■ Task details ■
Find the line containing "mux contribution to synthesized area: 0.02409%" in the listing below. Repeat it exactly, along with each following line up to and including the one containing "Total GRT Usage: 87.95%".

■ Records provided ■
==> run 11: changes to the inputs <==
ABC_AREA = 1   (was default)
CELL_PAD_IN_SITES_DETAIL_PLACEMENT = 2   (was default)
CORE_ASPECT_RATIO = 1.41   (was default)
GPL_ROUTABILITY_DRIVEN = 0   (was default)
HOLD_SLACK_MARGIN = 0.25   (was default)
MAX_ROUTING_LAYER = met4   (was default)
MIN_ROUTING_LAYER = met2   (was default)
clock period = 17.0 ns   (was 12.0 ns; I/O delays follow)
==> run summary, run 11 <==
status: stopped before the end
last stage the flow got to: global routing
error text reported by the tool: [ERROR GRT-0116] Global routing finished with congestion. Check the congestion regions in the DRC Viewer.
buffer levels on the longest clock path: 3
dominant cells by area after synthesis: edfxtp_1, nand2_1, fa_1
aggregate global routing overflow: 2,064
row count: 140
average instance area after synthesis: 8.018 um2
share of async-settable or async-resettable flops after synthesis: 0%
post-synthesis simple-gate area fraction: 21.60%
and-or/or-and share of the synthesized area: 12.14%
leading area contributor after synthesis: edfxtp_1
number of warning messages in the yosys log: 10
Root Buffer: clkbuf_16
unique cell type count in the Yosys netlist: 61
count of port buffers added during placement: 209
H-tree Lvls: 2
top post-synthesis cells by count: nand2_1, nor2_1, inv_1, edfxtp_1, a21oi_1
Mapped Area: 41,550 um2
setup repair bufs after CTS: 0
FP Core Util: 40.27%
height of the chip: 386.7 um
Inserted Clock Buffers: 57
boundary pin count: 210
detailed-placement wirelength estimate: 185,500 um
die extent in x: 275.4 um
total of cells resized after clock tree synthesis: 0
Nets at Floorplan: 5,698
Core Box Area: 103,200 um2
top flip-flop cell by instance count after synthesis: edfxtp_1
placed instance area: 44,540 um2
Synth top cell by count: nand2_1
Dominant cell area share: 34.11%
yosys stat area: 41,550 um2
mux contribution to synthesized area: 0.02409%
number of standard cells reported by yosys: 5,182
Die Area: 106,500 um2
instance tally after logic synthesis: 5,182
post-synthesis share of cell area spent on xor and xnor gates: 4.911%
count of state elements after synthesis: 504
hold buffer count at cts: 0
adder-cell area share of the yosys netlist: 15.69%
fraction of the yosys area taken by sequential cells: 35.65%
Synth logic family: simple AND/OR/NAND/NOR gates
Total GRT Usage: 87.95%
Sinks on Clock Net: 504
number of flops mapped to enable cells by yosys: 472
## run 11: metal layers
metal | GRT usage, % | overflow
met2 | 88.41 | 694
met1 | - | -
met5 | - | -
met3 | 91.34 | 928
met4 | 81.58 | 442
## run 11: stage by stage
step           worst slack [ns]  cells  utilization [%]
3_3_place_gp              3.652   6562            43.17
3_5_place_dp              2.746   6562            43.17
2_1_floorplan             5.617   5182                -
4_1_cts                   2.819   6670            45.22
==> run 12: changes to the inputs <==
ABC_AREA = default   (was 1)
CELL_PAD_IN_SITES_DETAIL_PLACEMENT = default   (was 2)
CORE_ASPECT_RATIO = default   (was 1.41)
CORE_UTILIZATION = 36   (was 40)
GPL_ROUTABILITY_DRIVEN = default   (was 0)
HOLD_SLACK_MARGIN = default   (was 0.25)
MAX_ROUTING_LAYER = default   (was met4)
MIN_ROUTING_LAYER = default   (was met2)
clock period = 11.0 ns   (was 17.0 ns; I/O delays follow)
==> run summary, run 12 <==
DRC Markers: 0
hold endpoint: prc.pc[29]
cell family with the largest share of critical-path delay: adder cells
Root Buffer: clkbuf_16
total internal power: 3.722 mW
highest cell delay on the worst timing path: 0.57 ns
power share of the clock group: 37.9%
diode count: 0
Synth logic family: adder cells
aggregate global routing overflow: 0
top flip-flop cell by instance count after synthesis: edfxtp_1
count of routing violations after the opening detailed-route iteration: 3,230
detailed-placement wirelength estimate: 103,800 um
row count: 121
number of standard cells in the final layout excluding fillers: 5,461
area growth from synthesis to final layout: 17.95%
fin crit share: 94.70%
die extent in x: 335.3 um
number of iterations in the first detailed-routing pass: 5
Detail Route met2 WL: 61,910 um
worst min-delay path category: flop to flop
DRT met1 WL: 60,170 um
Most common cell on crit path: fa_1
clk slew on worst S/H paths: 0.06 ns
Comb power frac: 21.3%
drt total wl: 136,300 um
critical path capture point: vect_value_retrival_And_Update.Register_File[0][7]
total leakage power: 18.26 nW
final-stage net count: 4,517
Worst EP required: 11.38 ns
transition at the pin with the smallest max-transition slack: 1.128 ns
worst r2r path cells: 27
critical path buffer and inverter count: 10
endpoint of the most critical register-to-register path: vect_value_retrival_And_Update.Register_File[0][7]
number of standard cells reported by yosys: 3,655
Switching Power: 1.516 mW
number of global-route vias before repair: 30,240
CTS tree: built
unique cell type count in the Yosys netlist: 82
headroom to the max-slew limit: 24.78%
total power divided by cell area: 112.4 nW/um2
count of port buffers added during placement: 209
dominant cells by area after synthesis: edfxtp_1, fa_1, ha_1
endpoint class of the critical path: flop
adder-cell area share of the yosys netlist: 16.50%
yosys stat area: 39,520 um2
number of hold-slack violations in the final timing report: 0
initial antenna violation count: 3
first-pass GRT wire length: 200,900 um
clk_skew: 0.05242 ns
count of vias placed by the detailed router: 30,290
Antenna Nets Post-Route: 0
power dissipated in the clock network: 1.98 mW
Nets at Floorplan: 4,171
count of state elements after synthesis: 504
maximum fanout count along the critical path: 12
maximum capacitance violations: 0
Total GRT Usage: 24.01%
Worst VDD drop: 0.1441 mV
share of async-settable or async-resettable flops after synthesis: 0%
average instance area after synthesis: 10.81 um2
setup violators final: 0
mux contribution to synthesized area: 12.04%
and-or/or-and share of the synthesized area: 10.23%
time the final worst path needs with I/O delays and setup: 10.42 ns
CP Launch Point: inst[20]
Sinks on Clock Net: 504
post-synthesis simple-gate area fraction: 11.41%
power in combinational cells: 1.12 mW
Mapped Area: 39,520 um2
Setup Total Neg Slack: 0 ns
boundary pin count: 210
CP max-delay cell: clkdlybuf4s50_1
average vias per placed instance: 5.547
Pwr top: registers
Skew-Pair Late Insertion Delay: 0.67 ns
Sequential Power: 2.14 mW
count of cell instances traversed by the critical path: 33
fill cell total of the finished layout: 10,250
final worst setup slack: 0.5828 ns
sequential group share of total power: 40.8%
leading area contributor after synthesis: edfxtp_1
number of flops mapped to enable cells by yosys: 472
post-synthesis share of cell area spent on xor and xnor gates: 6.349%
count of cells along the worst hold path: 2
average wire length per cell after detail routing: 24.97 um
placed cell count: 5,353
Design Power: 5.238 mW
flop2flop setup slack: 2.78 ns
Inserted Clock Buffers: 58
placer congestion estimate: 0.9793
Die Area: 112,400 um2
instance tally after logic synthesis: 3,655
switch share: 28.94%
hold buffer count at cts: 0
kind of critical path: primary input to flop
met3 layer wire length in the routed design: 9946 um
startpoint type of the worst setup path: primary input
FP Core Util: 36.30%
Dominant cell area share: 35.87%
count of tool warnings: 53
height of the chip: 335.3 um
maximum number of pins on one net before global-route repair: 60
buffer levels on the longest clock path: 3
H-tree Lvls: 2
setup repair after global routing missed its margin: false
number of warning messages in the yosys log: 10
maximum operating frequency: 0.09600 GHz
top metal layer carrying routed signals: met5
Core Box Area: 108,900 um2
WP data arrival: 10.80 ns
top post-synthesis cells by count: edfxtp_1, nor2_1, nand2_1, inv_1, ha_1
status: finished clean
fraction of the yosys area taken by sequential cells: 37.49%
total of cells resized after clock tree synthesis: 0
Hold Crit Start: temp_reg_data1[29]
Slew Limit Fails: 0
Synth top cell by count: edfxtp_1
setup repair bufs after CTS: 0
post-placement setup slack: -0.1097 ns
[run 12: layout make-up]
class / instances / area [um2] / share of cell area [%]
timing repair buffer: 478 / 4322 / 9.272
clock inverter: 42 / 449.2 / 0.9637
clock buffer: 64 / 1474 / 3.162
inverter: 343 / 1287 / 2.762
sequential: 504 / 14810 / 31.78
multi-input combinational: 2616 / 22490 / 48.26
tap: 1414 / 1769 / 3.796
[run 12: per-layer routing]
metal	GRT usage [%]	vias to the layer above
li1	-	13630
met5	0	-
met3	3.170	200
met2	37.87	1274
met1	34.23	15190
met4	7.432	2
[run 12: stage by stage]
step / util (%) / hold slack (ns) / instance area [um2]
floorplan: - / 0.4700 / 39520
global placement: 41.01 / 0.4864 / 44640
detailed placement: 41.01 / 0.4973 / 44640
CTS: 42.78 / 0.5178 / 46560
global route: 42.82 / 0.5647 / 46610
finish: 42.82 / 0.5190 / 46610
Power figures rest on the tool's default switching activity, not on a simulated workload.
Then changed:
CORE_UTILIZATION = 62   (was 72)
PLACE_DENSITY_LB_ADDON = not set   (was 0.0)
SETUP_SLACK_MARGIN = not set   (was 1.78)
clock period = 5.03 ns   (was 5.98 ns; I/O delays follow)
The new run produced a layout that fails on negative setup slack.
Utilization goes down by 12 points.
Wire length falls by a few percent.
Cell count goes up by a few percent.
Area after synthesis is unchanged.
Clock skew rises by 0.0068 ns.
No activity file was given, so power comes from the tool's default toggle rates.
== build 70 ==
==> flow/design.v (excerpt) <==
module axi_slave #(
    parameter AXI_ID_WD   = 2,
    parameter AXI_DATA_WD = 32,
    parameter AXI_ADDR_WD = 32,
    parameter AXI_STRB_WD = 4
    )(
    input                      S_AXI_ACLK,
    input                      S_AXI_ARESETN,
    input  [AXI_ADDR_WD-1 : 0] S_AXI_AWADDR,
    input  [AXI_ID_WD-1   : 0] S_AXI_AWID,
    input  [1 : 0]             S_AXI_AWBURST,
    input  [2 : 0]             S_AXI_AWSIZE,
    input  [7 : 0]             S_AXI_AWLEN,
    input                      S_AXI_AWVALID,
    output                     S_AXI_AWREADY,
    input  [AXI_DATA_WD-1 : 0] S_AXI_WDATA,
    input  [AXI_STRB_WD-1 : 0] S_AXI_WSTRB,
    input                      S_AXI_WLAST,
    input                      S_AXI_WVALID,
    output                     S_AXI_WREADY,
    output [AXI_ID_WD-1   : 0] S_AXI_BID,
    output [1 : 0]             S_AXI_BRESP,
    output                     S_AXI_BVALID,
    input                      S_AXI_BREADY,
    input  [AXI_ADDR_WD-1 : 0] S_AXI_ARADDR,
  ...
Size: roughly 4500 cells after synthesis, ~2100 flip-flops, about 180 I/O pins, ~86000 sq um of cells after synthesis.
Settings: LEC_CHECK=0, CAP_MARGIN=5, CELL_PAD_IN_SITES_DETAIL_PLACEMENT=0, CELL_PAD_IN_SITES_GLOBAL_PLACEMENT=0, CORE_MARGIN=2, CORE_UTILIZATION=72, CTS_CLUSTER_DIAMETER=110, CTS_CLUSTER_SIZE=15, GPL_ROUTABILITY_DRIVEN=1, HOLD_SLACK_MARGIN=-0.1, MIN_ROUTING_LAYER=met1, SETUP_SLACK_MARGIN=-0.26, SLEW_MARGIN=40, TNS_END_PERCENT=65; clock period 4.76 ns.
run.sh (not shown) runs the stock make flow with config.mk's settings and CLKGATE_MAP_FILE=.
Although build 70 finished all stages, its layout failed final checks on setup timing.
Relative to build 70, the following input files were edited for build 13:
- HOLD_SLACK_MARGIN now -0.06, was -0.1
- SETUP_SLACK_MARGIN now -0.14, was -0.26
- CAP_MARGIN now 15, was 5
- SLEW_MARGIN now 20, was 40
- CTS_CLUSTER_SIZE now 49, was 15
- CTS_CLUSTER_DIAMETER no longer set, was 110
==> comparison <==
Build 13: all stages done; final checks FAILED (setup timing). Clock-cell share of area (build 13 over build 70): increase, 2.1 points. Taking build 70 as the reference point, the count of antenna diodes in the layout of build 13 falls by 1. Quantity of gates resized following cts: build 13 vs build 70 down 47. Build 13 vs. build 70: final worst-path setup slack fell 72 ps; non-clock buffer count rose 4.
#### Input delta (build 87 over build 13)
- changing SETUP_SLACK_MARGIN from -0.14 to 1.37
- setting PLACE_DENSITY_LB_ADDON to 0.06 for the first time
- removing HOLD_SLACK_MARGIN (formerly -0.06)
- changing CORE_UTILIZATION from 72 to 69
[summary]
What the final checks of build 87 revealed, after a flow that finished every stage, was a layout that fails on setup timing. As far as area taken by flip-flops and latches goes, build 13 and build 87 are indistinguishable; the numbers are identical. Number of unique standard cell types used by synthesis came out exactly the same in build 87 and build 13. Per the comparison of build 87 with build 13, area fraction in full adders, half adders and majority gates neither gained nor lost much, async set or reset register ratio after synthesis neither gained nor lost much, die area picked up an extra 5300 sq um, post-CTS setup repair buffer count picked up an extra about 150%, cell resize tally after clock tree synthesis picked up an extra 102. Looking at build 87 and build 13, the total power after layout is a wash. Routed wire length: build 87 worse than build 13.
The following lists how build 12 was set up differently from build 87:
- PLACE_DENSITY now 0.5, previously not set
- GPL_ROUTABILITY_DRIVEN no longer set, was 1
- PLACE_DENSITY_LB_ADDON no longer set, was 0.06
- CAP_MARGIN now 20, was 15
- MIN_ROUTING_LAYER no longer set, was met1
- SETUP_SLACK_MARGIN no longer set, was 1.37
- CORE_UTILIZATION now 70, was 69
- TNS_END_PERCENT no longer set, was 65
- CTS_CLUSTER_SIZE now 15, was 49
==> comparison <==
Of the runs build 87 and build 12, none of them finished clean. Build 12 -> stages 100% | layout checks FAIL | setup timing. Higher worst path setup slack after routing was reported by build 12, not build 87. Comparing build 87 and build 12, the lower multi-input combinational area share was measured on build 12. Build 12 vs. build 87: time the final worst path needs with I/O delays and setup down 93 ps, clock power has remained practically unchanged. In the final design statistics, build 12 uses fewer standard cells in total than build 87. The higher routed length on met3 came out of build 87. In build 12, the relative slew slack came out 0.79 points above the value in build 87. Between build 87 and build 12, the difference in total routed wirelength is negligible.
Modified inputs, build 52 compared to build 12
- an added CTS_CLUSTER_DIAMETER of 88
- a change of CORE_UTILIZATION from 70 to 72
- a change of PLACE_DENSITY from 0.5 to 0.61
- a change of SLEW_MARGIN from 20 to 40
- a change of CAP_MARGIN from 20 to 10
==> comparison <==
In build 52 the implementation completed, yet the final layout does not meet the checks, the culprit being setup timing. Between build 52 and build 12, the clock edge transition at the registers on the reported setup and hold paths does not differ in any meaningful way. Build 52 ended up with S_AXI_RDATA[18] as its end of the critical path; build 12 ended up with S_AXI_RDATA[24]. Sort build 12 and build 52 by sequential share of layout area desc -> top: build 52. Delta (build 52 minus build 12): power share of the clock group went down; count of cells resized by post-cts repair rose 74; number of standard cells in the layout, taps in and fillers out now smaller. Build 52 vs. build 12: non-clock buffer count lost 11%, total core area decreased by 2500 sq um relative to the old numbers, via count fell by about 2%, wire length per cell moved up.
== juniper ==
// TNS_dec_33
module TNS_dec_33(
    input wire clk,
    input wire rst_n,
    input wire [32:0] codein,
    output reg [30 - 1 : 0] dataout
    );
For scale: ~910 cells after synthesis, about 65 I/O pins, roughly 9500 sq um of cells after synthesis.
clock: 6.48 ns
lec_check: 0
abc_area: 0
cap_margin: 10
cell_pad_in_sites_detail_placement: 0
cell_pad_in_sites_global_placement: 3
core_margin: 2
core_utilization: 35
cts_cluster_diameter: 132
cts_cluster_size: 89
max_routing_layer: met5
place_density_lb_addon: 0.28
setup_slack_margin: 1.61
slew_margin: 20
tns_end_percent: 85
run.sh (not shown) runs the stock make flow with config.mk's settings and CLKGATE_MAP_FILE=.
Ran to the end and failed final checks on setup timing: juniper.
Edits applied to the flow inputs when going from juniper to lagoon:
==> flow/config.mk <==
export PLATFORM = sky130hd
export DESIGN_NAME = TNS_dec_33
export DESIGN_NICKNAME = TNS_dec_33
export VERILOG_FILES = /design/flow/design.v
export SDC_FILE = /design/flow/constraint.sdc
export NUM_CORES = 4
export LEC_CHECK = 0
export ABC_AREA = 0
export CAP_MARGIN = 20
export CORE_MARGIN = 2
export CORE_UTILIZATION = 72
export HOLD_SLACK_MARGIN = -0.09
export SLEW_MARGIN = 20
==> flow/constraint.sdc <==
create_clock -name core_clock -period 6.58 [get_ports {clk}]
set_input_delay 1.3160 -clock core_clock [delete_from_list [all_inputs] [get_ports {clk}]]
set_output_delay 1.3160 -clock core_clock [all_outputs]
set_load 0.01 [all_outputs]
## What came out
Delta (lagoon minus juniper): post-detailed-placement half-perimeter wirelength increased about 10%, area fraction in compound gates essentially unchanged, vertical extent of the die decreased 50 um, chip area decreased about 50%, post-CTS repair timing setup buffer count increased 14.
Reported for lagoon and juniper, count of library flops with an enable pin turned out identical to the last digit.
Cell area reported after detailed placement: lagoon vs juniper down 230 sq um
Comparing lagoon and juniper, the higher core region area is on juniper.
Nothing crashed in juniper and all stages finished; the problem is that the final layout failed, the offending checks being setup timing.
As the logs show, lagoon stopped at 5_1_grt after a tool error, so it never reached the end of the flow.
Here is what was changed in the inputs of xenon compared with lagoon.
==> flow/config.mk <==
export PLATFORM = sky130hd
export DESIGN_NAME = TNS_dec_33
export DESIGN_NICKNAME = TNS_dec_33
export VERILOG_FILES = /design/flow/design.v
export SDC_FILE = /design/flow/constraint.sdc
export NUM_CORES = 4
export LEC_CHECK = 0
export ABC_AREA = 1
export CAP_MARGIN = 20
export CORE_MARGIN = 2
export CORE_UTILIZATION = 66
export SLEW_MARGIN = 20
==> flow/constraint.sdc <==
create_clock -name core_clock -period 15.5 [get_ports {clk}]
set_input_delay 3.1000 -clock core_clock [delete_from_list [all_inputs] [get_ports {clk}]]
set_output_delay 3.1000 -clock core_clock [all_outputs]
set_load 0.01 [all_outputs]
Results
Going from lagoon to xenon, area after detailed placement shrank by a few percent. Count of cells resized by post-cts repair is lower on xenon. xenon finished all stages; the layout is clean. What xenon reported for die area has to be multiplied by 0.862 to get the figure for lagoon. In xenon, floorplan core density is lower than in lagoon. In the metrics for xenon and lagoon, the one carrying the higher yosys stat chip area is xenon. When xenon is measured against lagoon, its pre-CTS worst setup slack turns out 7.32 ns higher.
Changes in yarrow relative to xenon:
-- flow/config.mk --
<<< xenon, line 9
export CAP_MARGIN = 20
export CORE_MARGIN = 2
export CORE_UTILIZATION = 66
export SLEW_MARGIN = 20
>>> yarrow, line 9
export CAP_MARGIN = 20
export CORE_MARGIN = 2
export CORE_UTILIZATION = 64
export CTS_CLUSTER_DIAMETER = 223
export CTS_CLUSTER_SIZE = 97
export SLEW_MARGIN = 20
==> flow/constraint.sdc <==
create_clock -name core_clock -period 6.28 [get_ports {clk}]
set_input_delay 1.2560 -clock core_clock [delete_from_list [all_inputs] [get_ports {clk}]]
set_output_delay 1.2560 -clock core_clock [all_outputs]
set_load 0.01 [all_outputs]
==> results <==
- Summary of xenon and yarrow: one run falls short of a clean finish, namely yarrow.
- Compare xenon and yarrow | core utilization higher: yarrow
- xenon and yarrow ended up with nearly the same clock transition at the registers of the reported paths.

The RTL this note starts from:
==> flow/design.v <==
`timescale 1ns / 1ps
module TNS_dec_33(
    input wire clk,
    input wire rst_n,
    input wire [32:0] codein,
    output reg [30 - 1 : 0] dataout
    );
    wire [30 - 1 : 0] dataout_wire;
    assign dataout_wire = (codein[32]*847425747) + (codein[31]*564950498) + (codein[30]*282475249) + 
                    (codein[29]*121060821) + (codein[28]*80707214) + (codein[27]*40353607) + 
                    (codein[26]*17294403) + (codein[25]*11529602) + (codein[24]*5764801) + 
                    (codein[23]*2470629) + (codein[22]*1647086) + (codein[21]*823543) + 
                    (codein[20]*352947) + (codein[19]*235298) + (codein[18]*117649) + (codein[17]*50421) + (codein[16]*33614) + 
                    (codein[15]*16807) + (codein[14]*7203) + (codein[13]*4802) + (codein[12]*2401) + (codein[11]*1029) +
                    (codein[10]*686) + (codein[9]*343) + (codein[8]*147) + (codein[7]*98) + (codein[6]*49) +
                    (codein[5]*21) + (codein[4]*14) + (codein[3]*7) + (codein[2]*3) + (codein[1]*2) +
                    (codein[0]*1);
    always @(posedge clk or negedge rst_n) begin
        if (~rst_n) begin
            dataout <= 0;
        end
        else begin
            dataout <= dataout_wire;
        end
    end
endmodule
clock: 4.89 ns
lec_check: 0
abc_area: 1
cap_margin: 20
core_margin: 2
core_utilization: 64
hold_slack_margin: 0.3
setup_slack_margin: 1.46
slew_margin: 20
The baseline completed and failed the layout checks on setup timing.
Next try:
CAP_MARGIN = 30   (was 20)
CORE_UTILIZATION = 72   (was 64)
CTS_CLUSTER_SIZE = 76   (was default)
SETUP_SLACK_MARGIN = -0.38   (was 1.46)
Result: With this change the flow stopped in global routing (5_1_grt) with DPL-0038; area after synthesis is unchanged; synthesized cell count is unchanged; die size went down by 11%.
Next try:
CAP_MARGIN = 20   (was 30)
CORE_UTILIZATION = 40   (was 72)
CTS_CLUSTER_SIZE = default   (was 76)
HOLD_SLACK_MARGIN = default   (was 0.3)
SETUP_SLACK_MARGIN = default   (was -0.38)
clock period = 8.8 ns   (was 4.89 ns; I/O delays follow)
Outcome: This time the run completed with no timing, DRC or antenna violations. Synthesized cell count stays the same. Area after synthesis stays the same. Die area rises by 77%.
Next try:
ABC_AREA = default   (was 1)
CELL_PAD_IN_SITES_GLOBAL_PLACEMENT = 1   (was default)
CORE_UTILIZATION = 59   (was 40)
clock period = 12.0 ns   (was 8.8 ns; I/O delays follow)
Effect:
- The changed run finished clean
- worst hold slack improved by 640 ps
- sequential share of layout area increases by 0.51 points
- worst setup slack gains 1900 ps
- global-route usage goes up by 8.2 points
- cell area falls by 7.2%
- via count goes down by 12%

RTL: the design.v shown in full above, as it stands there.
clock: 6.48 ns
lec_check: 0
abc_area: 1
cap_margin: 10
core_margin: 2
core_utilization: 58
cts_cluster_diameter: 29
cts_cluster_size: 56
max_routing_layer: met5
place_density_lb_addon: 0.28
setup_slack_margin: 1.61
slew_margin: 20
tns_end_percent: 85
The starting point ran to the end with violations: negative setup slack.
Change:
ABC_AREA = 0   (was 1)
CELL_PAD_IN_SITES_DETAIL_PLACEMENT = 1   (was default)
CELL_PAD_IN_SITES_GLOBAL_PLACEMENT = 3   (was default)
CORE_UTILIZATION = 35   (was 58)
CTS_CLUSTER_DIAMETER = 276   (was 29)
CTS_CLUSTER_SIZE = 89   (was 56)
MIN_ROUTING_LAYER = met2   (was default)
The new run finished but fails on negative setup slack; setup slack loses 630 ps; final area shrinks by 1.9%.
Change:
CAP_MARGIN = 0   (was 10)
CELL_PAD_IN_SITES_DETAIL_PLACEMENT = 0   (was 1)
CELL_PAD_IN_SITES_GLOBAL_PLACEMENT = 0   (was 3)
CTS_CLUSTER_DIAMETER = 337   (was 276)
GPL_ROUTABILITY_DRIVEN = 0   (was default)
GPL_TIMING_DRIVEN = 0   (was default)
SETUP_SLACK_MARGIN = default   (was 1.61)
The new run completed, yet does not pass: negative setup slack.
Setup slack gets better by 19 ps.
Cell area came out lower by 12%.
Utilization decreases by 5.7 points.
Routed wire length fell by about 20%.
Change:
ABC_AREA = 1   (was 0)
CAP_MARGIN = 20   (was 0)
CELL_PAD_IN_SITES_DETAIL_PLACEMENT = default   (was 0)
CELL_PAD_IN_SITES_GLOBAL_PLACEMENT = default   (was 0)
CORE_UTILIZATION = 72   (was 35)
CTS_CLUSTER_DIAMETER = 29   (was 337)
CTS_CLUSTER_SIZE = 56   (was 89)
GPL_ROUTABILITY_DRIVEN = default   (was 0)
GPL_TIMING_DRIVEN = default   (was 0)
HOLD_SLACK_MARGIN = 0.29   (was default)
MIN_ROUTING_LAYER = default   (was met2)
After rerunning: This time the run failed in 5_1_grt (GRT-0232). Area after synthesis went up by a few percent. Die area drops by well over a third. Synthesized cell count went up by a quarter to a third.

Starts from the design.v that is shown in full above.
Settings: LEC_CHECK=0, CAP_MARGIN=20, CELL_PAD_IN_SITES_GLOBAL_PLACEMENT=2, CORE_ASPECT_RATIO=0.78, CORE_MARGIN=2, CORE_UTILIZATION=32, CTS_CLUSTER_SIZE=18, SETUP_SLACK_MARGIN=-0.1, SLEW_MARGIN=20; clock period 12.0 ns.
Change:
CAP_MARGIN = 15   (was 20)
CELL_PAD_IN_SITES_DETAIL_PLACEMENT = 2   (was unset)
CORE_UTILIZATION = 25   (was 32)
GPL_ROUTABILITY_DRIVEN = 0   (was unset)
HOLD_SLACK_MARGIN = -0.06   (was unset)
MAX_ROUTING_LAYER = met4   (was unset)
PLACE_DENSITY_LB_ADDON = 0.12   (was unset)
The new run produced a clean layout.
Non-clock buffer count went down by 1.
Final area went up by 0.90%.
Hold slack loses 0.33 ns.
Wire length went up by 15%.
Synthesized cell count stays the same.
Flip-flop count does not change.
Change:
GPL_TIMING_DRIVEN = 0   (was unset)
MIN_ROUTING_LAYER = met2   (was unset)
Effect: Utilization stays flat; cell area is about the same; synthesized area stays the same; global-route usage is higher by 8.0 points; non-clock buffer count stays the same; sequential share of layout area is about the same; critical path depth is unchanged.
Change:
ABC_AREA = 1   (was unset)
CAP_MARGIN = 20   (was 15)
CELL_PAD_IN_SITES_DETAIL_PLACEMENT = unset   (was 2)
CELL_PAD_IN_SITES_GLOBAL_PLACEMENT = unset   (was 2)
CORE_ASPECT_RATIO = unset   (was 0.78)
CORE_UTILIZATION = 40   (was 25)
CTS_CLUSTER_SIZE = unset   (was 18)
GPL_ROUTABILITY_DRIVEN = unset   (was 0)
GPL_TIMING_DRIVEN = unset   (was 0)
HOLD_SLACK_MARGIN = unset   (was -0.06)
MAX_ROUTING_LAYER = unset   (was met4)
MIN_ROUTING_LAYER = unset   (was met2)
PLACE_DENSITY_LB_ADDON = unset   (was 0.12)
SETUP_SLACK_MARGIN = unset   (was -0.1)
After rerunning:
- clock-buffer cell count increases by 1
- fmax increases by about 12%
- cell count increases by about 4%
- wire length decreases by about 14%
- final area increases by 4.2%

■ The completed task ■
mux contribution to synthesized area: 0.02409%
number of standard cells reported by yosys: 5,182
Die Area: 106,500 um2
instance tally after logic synthesis: 5,182
post-synthesis share of cell area spent on xor and xnor gates: 4.911%
count of state elements after synthesis: 504
hold buffer count at cts: 0
adder-cell area share of the yosys netlist: 15.69%
fraction of the yosys area taken by sequential cells: 35.65%
Synth logic family: simple AND/OR/NAND/NOR gates
Total GRT Usage: 87.95%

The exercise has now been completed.